迄今为止,已表征了催化这种修饰的三类酶法呢基蛋白质转移酶、I型和II型牻牛儿基—牻牛儿基蛋白质转移酶。所有这些酶都能识别位于蛋白质羧基末端的同感序列。
阻断这些酶合成的后果之一是阻断引起细胞增殖的主要信号传递途径。
大多数典型性有效成份与蛋白质,即遗传信息的转译产物相互作用并抑制其功能。本发明涉及一种新近的治疗方法反义对策。该方法旨在通过核苷酸链(寡核苷酸)与其在信使或前信使RNA或DNA上的互补序列的选择性配对而进行基因表达的选择性调节,并因此抑制相应蛋白质的合成。所使用的分子直接相互作用于遗传信息级联。
与转录产物互补的寡核苷酸被称为“反义”寡核苷酸。与转录产物具有相同序列的寡核苷酸称为“有意义”寡核苷酸。最初,这些化合物被合理设计以通过相应信使RNA经RNA酶H介导的水解机制的脱落抑制基因产物的形成。不久,发现这些反义寡核苷酸的作用机制并不如此简单。这些寡核苷酸可与不同数目的非核酸细胞靶相互作用。这些寡核苷酸可与基因相互作用而形成三股螺旋结构并抑制转录产物的形成。寡核苷酸可与前信使RNA内含子—外显子接点相互作用,因而干扰转录产物的正确拼接。寡核苷酸可通过形成RNA—DNA双螺旋而与胞质中的mRNA杂交,其因RNA酶H或因阻止核糖体复合物滑过mRNA而迅速降解,因而阻断转译。寡核苷酸(特别是修饰的寡核苷酸)可与许多细胞组分(如蛋白质)相互作用。这些相互作用可以是序列特异性的(如转录因子),也可以是非序列特异性的(如生长因子)。这样,寡核苷酸(SEQ ID NOs.1—36)可通过上述机制之一或组合而引起增殖停滞。
本发明尤其旨在利用反义寡核苷酸来阻断上述酶的合成。这意味着其可作为抗增殖剂而用于心血管疾病、肿瘤学、皮肤学、某些病毒感染和任何其它与细胞增殖有关的病理状况。
在反义方法学中,可使用反义寡核苷酸或反义RNA。
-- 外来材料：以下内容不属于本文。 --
==> src/rtl/ca3_defs.sv <==
// Shared definitions for the 8-bit accumulator CPU control unit:
// opcodes, ALU operations, controller states and instruction field positions.
package ca3_defs;

    localparam int unsigned OPC_W = 3;
    localparam int unsigned ALU_W = 2;

    localparam logic [2:0] OP_LDA = 3'b000;
    localparam logic [2:0] OP_STA = 3'b001;
    localparam logic [2:0] OP_ADD = 3'b010;
    localparam logic [2:0] OP_SUB = 3'b011;
    localparam logic [2:0] OP_AND = 3'b100;
    localparam logic [2:0] OP_NOT = 3'b101;
    localparam logic [2:0] OP_JMP = 3'b110;
    localparam logic [2:0] OP_JZ  = 3'b111;

    localparam logic [1:0] ALU_ADD = 2'b00;
    localparam logic [1:0] ALU_SUB = 2'b01;
    localparam logic [1:0] ALU_AND = 2'b10;
    localparam logic [1:0] ALU_NOT = 2'b11;

    typedef enum logic [1:0] {
        S_IF1 = 2'b00,
        S_IF2 = 2'b01,
        S_DEC = 2'b10,
        S_MEM = 2'b11
    } state_e;

    // IR = {byte0, byte1}; byte0 = {opcode, addr[12:8]}, byte1 = addr[7:0]
    localparam int unsigned IR_W        = 16;
    localparam int unsigned IR_OPC_MSB  = 15;
    localparam int unsigned IR_OPC_LSB  = 13;
    localparam int unsigned IR_ADDR_MSB = 12;
    localparam int unsigned IR_ADDR_LSB = 0;

endpackage

==> src/rtl/ca3_controller.sv <==
// Multicycle control unit for the accumulator CPU: fetch (two bytes), decode,
// optional memory access, with req/ack memory handshake.
module ca3_controller
    import ca3_defs::*;
#(
    parameter int unsigned OPC_W = 3,
    parameter int unsigned ALU_W = 2
) (
    input  logic             clk,
    input  logic             rst,
    input  logic [OPC_W-1:0] opcode,
    input  logic             acc_zero,
    input  logic             mem_ack,
    output logic             mem_rd,
    output logic             mem_wr,
    output logic             adr_sel,
    output logic             pc_src,
    output logic             pc_wr,
    output logic             ir_hi_wr,
    output logic             ir_lo_wr,
    output logic             acc_sel,
    output logic             acc_wr,
    output logic [ALU_W-1:0] alu_op
);

    state_e state_q, state_d;
    // Cleared asynchronously by reset and set on the first edge after release,
    // so outputs drop immediately on reset and start issuing on that edge.
    logic   run_q;

    always_ff @(posedge clk or negedge rst) begin
        if (!rst) begin
            state_q <= S_IF1;
            run_q   <= 1'b0;
        end else begin
            state_q <= state_d;
            run_q   <= 1'b1;
        end
    end

    always_comb begin
        state_d  = state_q;
        mem_rd   = 1'b0;
        mem_wr   = 1'b0;
        adr_sel  = 1'b0;
        pc_src   = 1'b0;
        pc_wr    = 1'b0;
        ir_hi_wr = 1'b0;
        ir_lo_wr = 1'b0;
        acc_sel  = 1'b0;
        acc_wr   = 1'b0;
        alu_op   = ALU_W'(ALU_ADD);

        unique case (state_q)
            S_IF1: begin
                mem_rd = 1'b1;
                if (mem_ack) begin
                    ir_hi_wr = 1'b1;
                    pc_wr    = 1'b1;
                    state_d  = S_IF2;
                end
            end
            S_IF2: begin
                mem_rd = 1'b1;
                if (mem_ack) begin
                    ir_lo_wr = 1'b1;
                    pc_wr    = 1'b1;
                    state_d  = S_DEC;
                end
            end
            S_DEC: begin
                state_d = S_IF1;
                case (opcode)
                    OP_NOT: begin
                        acc_wr = 1'b1;
                        alu_op = ALU_W'(ALU_NOT);
                    end
                    OP_JMP: begin
                        pc_wr  = 1'b1;
                        pc_src = 1'b1;
                    end
                    OP_JZ: begin
                        pc_wr  = acc_zero;
                        pc_src = acc_zero;
                    end
                    default: state_d = S_MEM;
                endcase
            end
            S_MEM: begin
                adr_sel = 1'b1;
                if (opcode == OP_STA) begin
                    mem_wr = 1'b1;
                end else begin
                    mem_rd  = 1'b1;
                    acc_wr  = mem_ack;
                    acc_sel = (opcode == OP_LDA);
                    case (opcode)
                        OP_SUB:  alu_op = ALU_W'(ALU_SUB);
                        OP_AND:  alu_op = ALU_W'(ALU_AND);
                        default: alu_op = ALU_W'(ALU_ADD);
                    endcase
                end
                if (mem_ack) begin
                    state_d = S_IF1;
                end
            end
            default: state_d = S_IF1;
        endcase

        if (!run_q) begin
            state_d  = S_IF1;
            mem_rd   = 1'b0;
            mem_wr   = 1'b0;
            adr_sel  = 1'b0;
            pc_src   = 1'b0;
            pc_wr    = 1'b0;
            ir_hi_wr = 1'b0;
            ir_lo_wr = 1'b0;
            acc_sel  = 1'b0;
            acc_wr   = 1'b0;
            alu_op   = '0;
        end
    end

endmodule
反义寡核苷酸方法学不同于反义RNA。在后者中,基因的DNA片段在正常意义相对方向上被插入载体DNA内,这样,在所述载体转录期间,其DNA的螺链之一在RNA中得到复制。基因反向片段的插入引起了RNA的原位合成,该RNA与由细胞本身合成的正常mRNA互补。这种RNA(称为反义RNA)可杂交以正常表达mRNA,因而抑制靶蛋白质的转译。Prendergast等人已使用了这种方法(细胞生长与分化4,707—713,1993年9月)以评估法呢基蛋白质转移酶的作用对该法呢基蛋白质转移酶β—亚基之cDNA进行克隆并提纯;对靶细胞进行遗传工程处理以原位表达反义RNA分子。
反义RNA方法尤其适用作机制工具以搞清蛋白质在细胞中的作用和最终用作治疗剂(应用复杂性基因治疗方案),而反义寡核苷酸作为药物更具吸引力,并被制定规章的部门视为典型性化学品。而且,可通过经典化学很容易地大量合成寡核苷酸,而反义RNA分子可在生物体系中产生,但以工业化规模生产则障碍颇多。
在EP456180中已研究过法呢基蛋白质转移酶的剂量方法尤其是可用上述方法对法呢基蛋白质转移酶潜在抑制剂活性进行测度。但是,这种方法并没有给出法呢基蛋白质转移酶新型潜在抑制剂的结构,该专利也没有描述与本发明相关的任何分子。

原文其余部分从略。